After two years as an English major at James Madison University, cellist Matt Walker transferred to Florida State University, where in 1991 he received his Bachelor’s Degree in Music. After playing for three years with the Jacksonville Symphony and then five years with the Charleston Symphony, Matt won a position in the cello section in the Nashville Symphony in 1999.
In 2002 Matt was one of the founding members of ALIAS Chamber Ensemble, appearing as a cellist and composer, as well as a bassist and guitarist. The ensemble has garnered much critical acclaim locally and nationally for its artistry and adventurous programming, which has included World Premieres of several of Matt’s own compositions. Matt is featured on ALIAS’ first CD, “Hilos”, music of Gabriela Lena Frank, released on Naxos’ “American Classics” label in 2011; he also co-produced the disc, which received a GRAMMY nomination for Best Small Ensemble Performance.
As a composer as well as a performing musician, Matt has written many pieces which have been performed around the country and in Europe. Over years of working closely with many musicians in other genres (notably Lyle Lovett and Chet Atkins, as well as countless Nashville recording artists), much of his composition has become heavily influenced by swing, jazz and blues. In 2012 Matt was commissioned by the Nashville Ballet, which performed his “Arabian Blues” in May 2012. That same month, Yo-Yo Ma premiered his cello duo “Yo-Yo Joe”. In the Fall of 2012, the Ballet’s performance of “Arabian Blues” was recognized as a “Best of Nashville” work by the Nashville SCENE.
More about Matt and his music can be learned at www.mattwalkercello.com.
After 19 years of wandering, Roger Wiesmeyer came home to play English Horn in the Nashville symphony in the fall of 2001. Before settling here, he received a Bachelor’s degree from the Curtis Institute of Music and played in the Pittsburgh and San Francisco symphonies. Roger also plays oboe and piano and finds music a constant source of delight and solace.

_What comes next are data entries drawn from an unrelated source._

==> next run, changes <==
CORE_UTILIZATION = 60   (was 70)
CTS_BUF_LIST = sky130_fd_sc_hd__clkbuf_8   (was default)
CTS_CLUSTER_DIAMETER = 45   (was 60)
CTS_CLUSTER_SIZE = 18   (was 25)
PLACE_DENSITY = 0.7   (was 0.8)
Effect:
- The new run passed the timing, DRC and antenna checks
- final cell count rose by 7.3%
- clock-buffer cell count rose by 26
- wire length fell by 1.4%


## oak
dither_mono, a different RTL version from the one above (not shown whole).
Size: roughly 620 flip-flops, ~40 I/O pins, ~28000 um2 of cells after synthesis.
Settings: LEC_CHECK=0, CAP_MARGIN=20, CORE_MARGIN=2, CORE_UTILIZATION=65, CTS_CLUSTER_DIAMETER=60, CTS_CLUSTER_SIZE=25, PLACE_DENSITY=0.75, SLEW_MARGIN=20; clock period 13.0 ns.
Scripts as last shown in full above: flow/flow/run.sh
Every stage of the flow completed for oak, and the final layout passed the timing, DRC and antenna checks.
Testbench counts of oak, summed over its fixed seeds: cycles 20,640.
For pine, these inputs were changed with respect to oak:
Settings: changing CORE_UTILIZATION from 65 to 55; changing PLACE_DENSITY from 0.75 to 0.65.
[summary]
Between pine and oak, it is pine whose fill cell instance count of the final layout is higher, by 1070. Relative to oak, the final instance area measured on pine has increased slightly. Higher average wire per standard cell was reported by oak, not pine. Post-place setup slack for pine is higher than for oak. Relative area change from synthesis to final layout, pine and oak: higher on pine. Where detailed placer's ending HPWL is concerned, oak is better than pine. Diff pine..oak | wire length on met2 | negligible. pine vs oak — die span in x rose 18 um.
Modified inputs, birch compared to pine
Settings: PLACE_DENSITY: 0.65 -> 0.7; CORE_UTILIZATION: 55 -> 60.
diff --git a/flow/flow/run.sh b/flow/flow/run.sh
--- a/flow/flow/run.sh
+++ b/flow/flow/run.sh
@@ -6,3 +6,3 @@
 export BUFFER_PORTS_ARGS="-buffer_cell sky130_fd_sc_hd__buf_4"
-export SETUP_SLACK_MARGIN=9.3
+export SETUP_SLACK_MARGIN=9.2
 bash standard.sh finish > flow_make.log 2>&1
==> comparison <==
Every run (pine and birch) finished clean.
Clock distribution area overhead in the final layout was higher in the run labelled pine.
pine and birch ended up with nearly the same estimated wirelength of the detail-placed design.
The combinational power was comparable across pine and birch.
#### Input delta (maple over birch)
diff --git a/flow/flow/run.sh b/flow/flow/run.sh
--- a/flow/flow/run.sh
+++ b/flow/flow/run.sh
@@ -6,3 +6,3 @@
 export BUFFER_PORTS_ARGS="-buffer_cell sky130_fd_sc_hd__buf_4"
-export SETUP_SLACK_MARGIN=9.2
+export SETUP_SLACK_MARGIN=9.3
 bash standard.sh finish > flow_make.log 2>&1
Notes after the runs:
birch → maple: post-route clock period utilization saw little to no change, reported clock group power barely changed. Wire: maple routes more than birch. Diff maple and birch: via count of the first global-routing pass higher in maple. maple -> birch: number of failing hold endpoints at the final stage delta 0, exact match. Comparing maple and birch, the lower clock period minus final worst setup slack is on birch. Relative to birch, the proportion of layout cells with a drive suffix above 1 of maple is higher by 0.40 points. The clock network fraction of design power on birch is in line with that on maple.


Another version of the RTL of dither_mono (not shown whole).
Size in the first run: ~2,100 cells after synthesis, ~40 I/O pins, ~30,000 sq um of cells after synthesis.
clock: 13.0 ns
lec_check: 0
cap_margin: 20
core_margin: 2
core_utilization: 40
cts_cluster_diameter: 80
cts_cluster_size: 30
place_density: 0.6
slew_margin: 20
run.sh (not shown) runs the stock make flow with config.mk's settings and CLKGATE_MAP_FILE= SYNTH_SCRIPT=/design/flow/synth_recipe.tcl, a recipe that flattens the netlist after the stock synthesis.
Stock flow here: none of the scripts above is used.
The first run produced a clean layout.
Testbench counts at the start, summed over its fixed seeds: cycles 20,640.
From an optimization exercise on the open Yosys and OpenROAD flow, aimed at small area, a short achievable clock period and few clock cycles; shortcuts taken in it are not production practice.
Function was checked by simulation only, so behaviour that the tests miss may differ from the original.
No activity file was given, so power comes from the tool's default toggle rates.

## flow/config.mk

```make
export PLATFORM = sky130hd
export DESIGN_NAME = vm_core
export DESIGN_NICKNAME = vm_core
export VERILOG_FILES = /design/flow/design.v
export SDC_FILE = /design/flow/constraint.sdc
export NUM_CORES = 4
export LEC_CHECK = 0
export CAP_MARGIN = 20
export CORE_MARGIN = 2
export CORE_UTILIZATION = 30
export PLACE_DENSITY = 0.35
export SLEW_MARGIN = 20
```

## flow/constraint.sdc

```tcl
create_clock -name core_clock -period 17.0 [get_ports {clk}]
set_input_delay 3.4000 -clock core_clock [delete_from_list [all_inputs] [get_ports {clk}]]
set_output_delay 3.4000 -clock core_clock [all_outputs]
set_load 0.01 [all_outputs]
```
Background: an optimization exercise with open tools, aiming at small area, a short achievable clock period and few clock cycles. Do not read the settings as production practice.
Only simulation tests tie the RTL to the original design; equivalence was not proved.
Power figures rest on the tool's default switching activity, not on a simulated workload.

$ cat flow/design.v
module dfe_delta_cb (
    input  wire [4:0]  idx,
    output reg  [3:0]  len,
    output reg  [13:0] codel
);
    always @(*) begin
        case (idx)
            5'd0: begin len = 4'd2; codel = 14'h0000; end
            5'd1: begin len = 4'd2; codel = 14'h1000; end
            5'd2: begin len = 4'd3; codel = 14'h2000; end
            5'd3: begin len = 4'd3; codel = 14'h2800; end
            5'd4: begin len = 4'd4; codel = 14'h3000; end
            5'd5: begin len = 4'd4; codel = 14'h3400; end
            5'd6: begin len = 4'd5; codel = 14'h3800; end
            5'd7: begin len = 4'd5; codel = 14'h3a00; end
            5'd8: begin len = 4'd6; codel = 14'h3c00; end
            5'd9: begin len = 4'd6; codel = 14'h3d00; end
            5'd10: begin len = 4'd7; codel = 14'h3e00; end
            5'd11: begin len = 4'd7; codel = 14'h3e80; end
            5'd12: begin len = 4'd8; codel = 14'h3f00; end
            5'd13: begin len = 4'd8; codel = 14'h3f40; end
            5'd14: begin len = 4'd8; codel = 14'h3f80; end
            5'd15: begin len = 4'd9; codel = 14'h3fc0; end
            5'd16: begin len = 4'd10; codel = 14'h3fe0; end
            5'd17: begin len = 4'd14; codel = 14'h3ff2; end
            5'd18: begin len = 4'd14; codel = 14'h3ff3; end
            5'd19: begin len = 4'd14; codel = 14'h3ff4; end
            5'd20: begin len = 4'd14; codel = 14'h3ff5; end
            5'd21: begin len = 4'd14; codel = 14'h3ff6; end
            5'd22: begin len = 4'd14; codel = 14'h3ff7; end
            5'd23: begin len = 4'd14; codel = 14'h3ff8; end
            5'd24: begin len = 4'd14; codel = 14'h3ff9; end
            5'd25: begin len = 4'd14; codel = 14'h3ffa; end
            5'd26: begin len = 4'd14; codel = 14'h3ffb; end
            5'd27: begin len = 4'd14; codel = 14'h3ffc; end
            5'd28: begin len = 4'd14; codel = 14'h3ffd; end
            5'd29: begin len = 4'd14; codel = 14'h3ffe; end
            5'd30: begin len = 4'd14; codel = 14'h3fff; end
            5'd31: begin len = 4'd13; codel = 14'h3ff0; end
            default: begin len = 4'd0; codel = 14'h0; end
        endcase
    end
endmodule
module dfe_delta_fld (
    input  wire [16:0] oh,
    input  wire [15:0] raw,
    output wire [25:0] fld,
    output wire [4:0]  tlen
);
    wire [25:0] f0 = 26'h0000000;
    wire [25:0] f1 = 26'h1000000 | ({10'd0, raw & 16'h0001} << 23);
    wire [25:0] f2 = 26'h2000000 | ({10'd0, raw & 16'h0003} << 21);
    wire [25:0] f3 = 26'h2800000 | ({10'd0, raw & 16'h0007} << 20);
    wire [25:0] f4 = 26'h3000000 | ({10'd0, raw & 16'h000f} << 18);
    wire [25:0] f5 = 26'h3400000 | ({10'd0, raw & 16'h001f} << 17);
    wire [25:0] f6 = 26'h3800000 | ({10'd0, raw & 16'h003f} << 15);
    wire [25:0] f7 = 26'h3a00000 | ({10'd0, raw & 16'h007f} << 14);
    wire [25:0] f8 = 26'h3c00000 | ({10'd0, raw & 16'h00ff} << 12);
    wire [25:0] f9 = 26'h3d00000 | ({10'd0, raw & 16'h01ff} << 11);
    wire [25:0] f10 = 26'h3e00000 | ({10'd0, raw & 16'h03ff} << 9);
    wire [25:0] f11 = 26'h3e80000 | ({10'd0, raw & 16'h07ff} << 8);
    wire [25:0] f12 = 26'h3f00000 | ({10'd0, raw & 16'h0fff} << 6);
    wire [25:0] f13 = 26'h3f40000 | ({10'd0, raw & 16'h1fff} << 5);
    wire [25:0] f14 = 26'h3f80000 | ({10'd0, raw & 16'h3fff} << 4);
    wire [25:0] f15 = 26'h3fc0000 | ({10'd0, raw & 16'h7fff} << 2);
    wire [25:0] f16 = 26'h3fe0000 | ({10'd0, raw & 16'hffff} << 0);
    assign fld = ({26{oh[0]}} & f0) |
                 ({26{oh[1]}} & f1) |
                 ({26{oh[2]}} & f2) |
                 ({26{oh[3]}} & f3) |
                 ({26{oh[4]}} & f4) |
                 ({26{oh[5]}} & f5) |
                 ({26{oh[6]}} & f6) |
                 ({26{oh[7]}} & f7) |
                 ({26{oh[8]}} & f8) |
                 ({26{oh[9]}} & f9) |
                 ({26{oh[10]}} & f10) |
                 ({26{oh[11]}} & f11) |
                 ({26{oh[12]}} & f12) |
                 ({26{oh[13]}} & f13) |
                 ({26{oh[14]}} & f14) |
                 ({26{oh[15]}} & f15) |
                 ({26{oh[16]}} & f16);
    assign tlen[0] = oh[1] | oh[2] | oh[5] | oh[6] | oh[9] | oh[10] | oh[13];
    assign tlen[1] = oh[0] | oh[1] | oh[3] | oh[6] | oh[8] | oh[9] | oh[11] | oh[14] | oh[16];
    assign tlen[2] = oh[2] | oh[3] | oh[7] | oh[8] | oh[9] | oh[12] | oh[13] | oh[14];
    assign tlen[3] = oh[4] | oh[5] | oh[6] | oh[7] | oh[8] | oh[9] | oh[15] | oh[16];
    assign tlen[4] = oh[10] | oh[11] | oh[12] | oh[13] | oh[14] | oh[15] | oh[16];
endmodule
module dfe_run_cb (
    input  wire [7:0]  idx,
    output reg  [4:0]  len,
    output reg  [19:0] bitsl
);
    wire [7:0] lo20 = idx + 8'h49;
    wire [7:0] lo19 = idx + 8'hbe;
    always @(*) begin
        case (idx)
            8'd0: begin len = 5'd2; bitsl = 20'h00000; end
            8'd1: begin len = 5'd3; bitsl = 20'h40000; end
            8'd2: begin len = 5'd3; bitsl = 20'h60000; end
            8'd3: begin len = 5'd3; bitsl = 20'h80000; end
            8'd4: begin len = 5'd4; bitsl = 20'ha0000; end
            8'd5: begin len = 5'd4; bitsl = 20'hb0000; end
            8'd6: begin len = 5'd4; bitsl = 20'hc0000; end
            8'd7: begin len = 5'd5; bitsl = 20'hd0000; end
            8'd8: begin len = 5'd5; bitsl = 20'hd8000; end
            8'd9: begin len = 5'd5; bitsl = 20'he0000; end
            8'd10: begin len = 5'd6; bitsl = 20'he8000; end
            8'd11: begin len = 5'd6; bitsl = 20'hec000; end
            8'd12: begin len = 5'd6; bitsl = 20'hf0000; end
            8'd13: begin len = 5'd7; bitsl = 20'hf4000; end
            8'd14: begin len = 5'd7; bitsl = 20'hf6000; end
            8'd15: begin len = 5'd8; bitsl = 20'hfa000; end
            8'd16: begin len = 5'd8; bitsl = 20'hfb000; end
            8'd17: begin len = 5'd8; bitsl = 20'hfc000; end
            8'd18: begin len = 5'd9; bitsl = 20'hfd000; end
            8'd19: begin len = 5'd9; bitsl = 20'hfd800; end
            8'd20: begin len = 5'd9; bitsl = 20'hfe000; end
            8'd21: begin len = 5'd10; bitsl = 20'hfe800; end
            8'd22: begin len = 5'd10; bitsl = 20'hfec00; end
            8'd23: begin len = 5'd10; bitsl = 20'hff000; end
            8'd24: begin len = 5'd11; bitsl = 20'hff400; end
            8'd25: begin len = 5'd11; bitsl = 20'hff600; end
            8'd26: begin len = 5'd11; bitsl = 20'hff800; end
            8'd27: begin len = 5'd12; bitsl = 20'hffa00; end
            8'd28: begin len = 5'd12; bitsl = 20'hffb00; end
            8'd29: begin len = 5'd13; bitsl = 20'hffc00; end
            8'd30: begin len = 5'd13; bitsl = 20'hffc80; end
            8'd31: begin len = 5'd13; bitsl = 20'hffd00; end
            8'd32: begin len = 5'd14; bitsl = 20'hffd80; end
            8'd33: begin len = 5'd14; bitsl = 20'hffdc0; end
            8'd34: begin len = 5'd14; bitsl = 20'hffe00; end
            8'd35: begin len = 5'd15; bitsl = 20'hffe40; end
            8'd36: begin len = 5'd15; bitsl = 20'hffe60; end
            8'd37: begin len = 5'd15; bitsl = 20'hffe80; end
            8'd38: begin len = 5'd16; bitsl = 20'hffea0; end
            8'd39: begin len = 5'd16; bitsl = 20'hffeb0; end
            8'd40: begin len = 5'd17; bitsl = 20'hffec0; end
            8'd41: begin len = 5'd17; bitsl = 20'hffec8; end
            8'd42: begin len = 5'd17; bitsl = 20'hffed0; end
            8'd43: begin len = 5'd18; bitsl = 20'hffed8; end
            8'd44: begin len = 5'd18; bitsl = 20'hffedc; end
            8'd45: begin len = 5'd18; bitsl = 20'hffee0; end
            8'd46: begin len = 5'd19; bitsl = 20'hffee4; end
            8'd47: begin len = 5'd19; bitsl = 20'hffee6; end
            8'd48: begin len = 5'd19; bitsl = 20'hffee8; end
            8'd255: begin len = 5'd7; bitsl = 20'hf8000; end
            default: if (idx >= 8'd183) begin len = 5'd19; bitsl = {11'h7ff, lo19, 1'b0}; end
                     else begin len = 5'd20; bitsl = {12'hfff, lo20}; end
        endcase
    end
endmodule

Violinist Jeremy Williams is from Albany, NY. He moved to Nashville in 1998 when he joined The Nashville Symphony. He holds Bachelor’s degrees in music and psychology from the University of Michigan and a Master’s degree in music from Carnegie Mellon University where he studied with Andres Cardenes. Jeremy has played with many, many orchestras. In addition to Alias, he has played in chamber music groups such as the Excelsior String Quartet and the Red Springs Ensemble, which he founded. As an educator, he leads a string quartet which performs programs for young people in Tennessee schools. His dog has convinced him that Nashville summers are too hot, so they retreat north when they get the chance.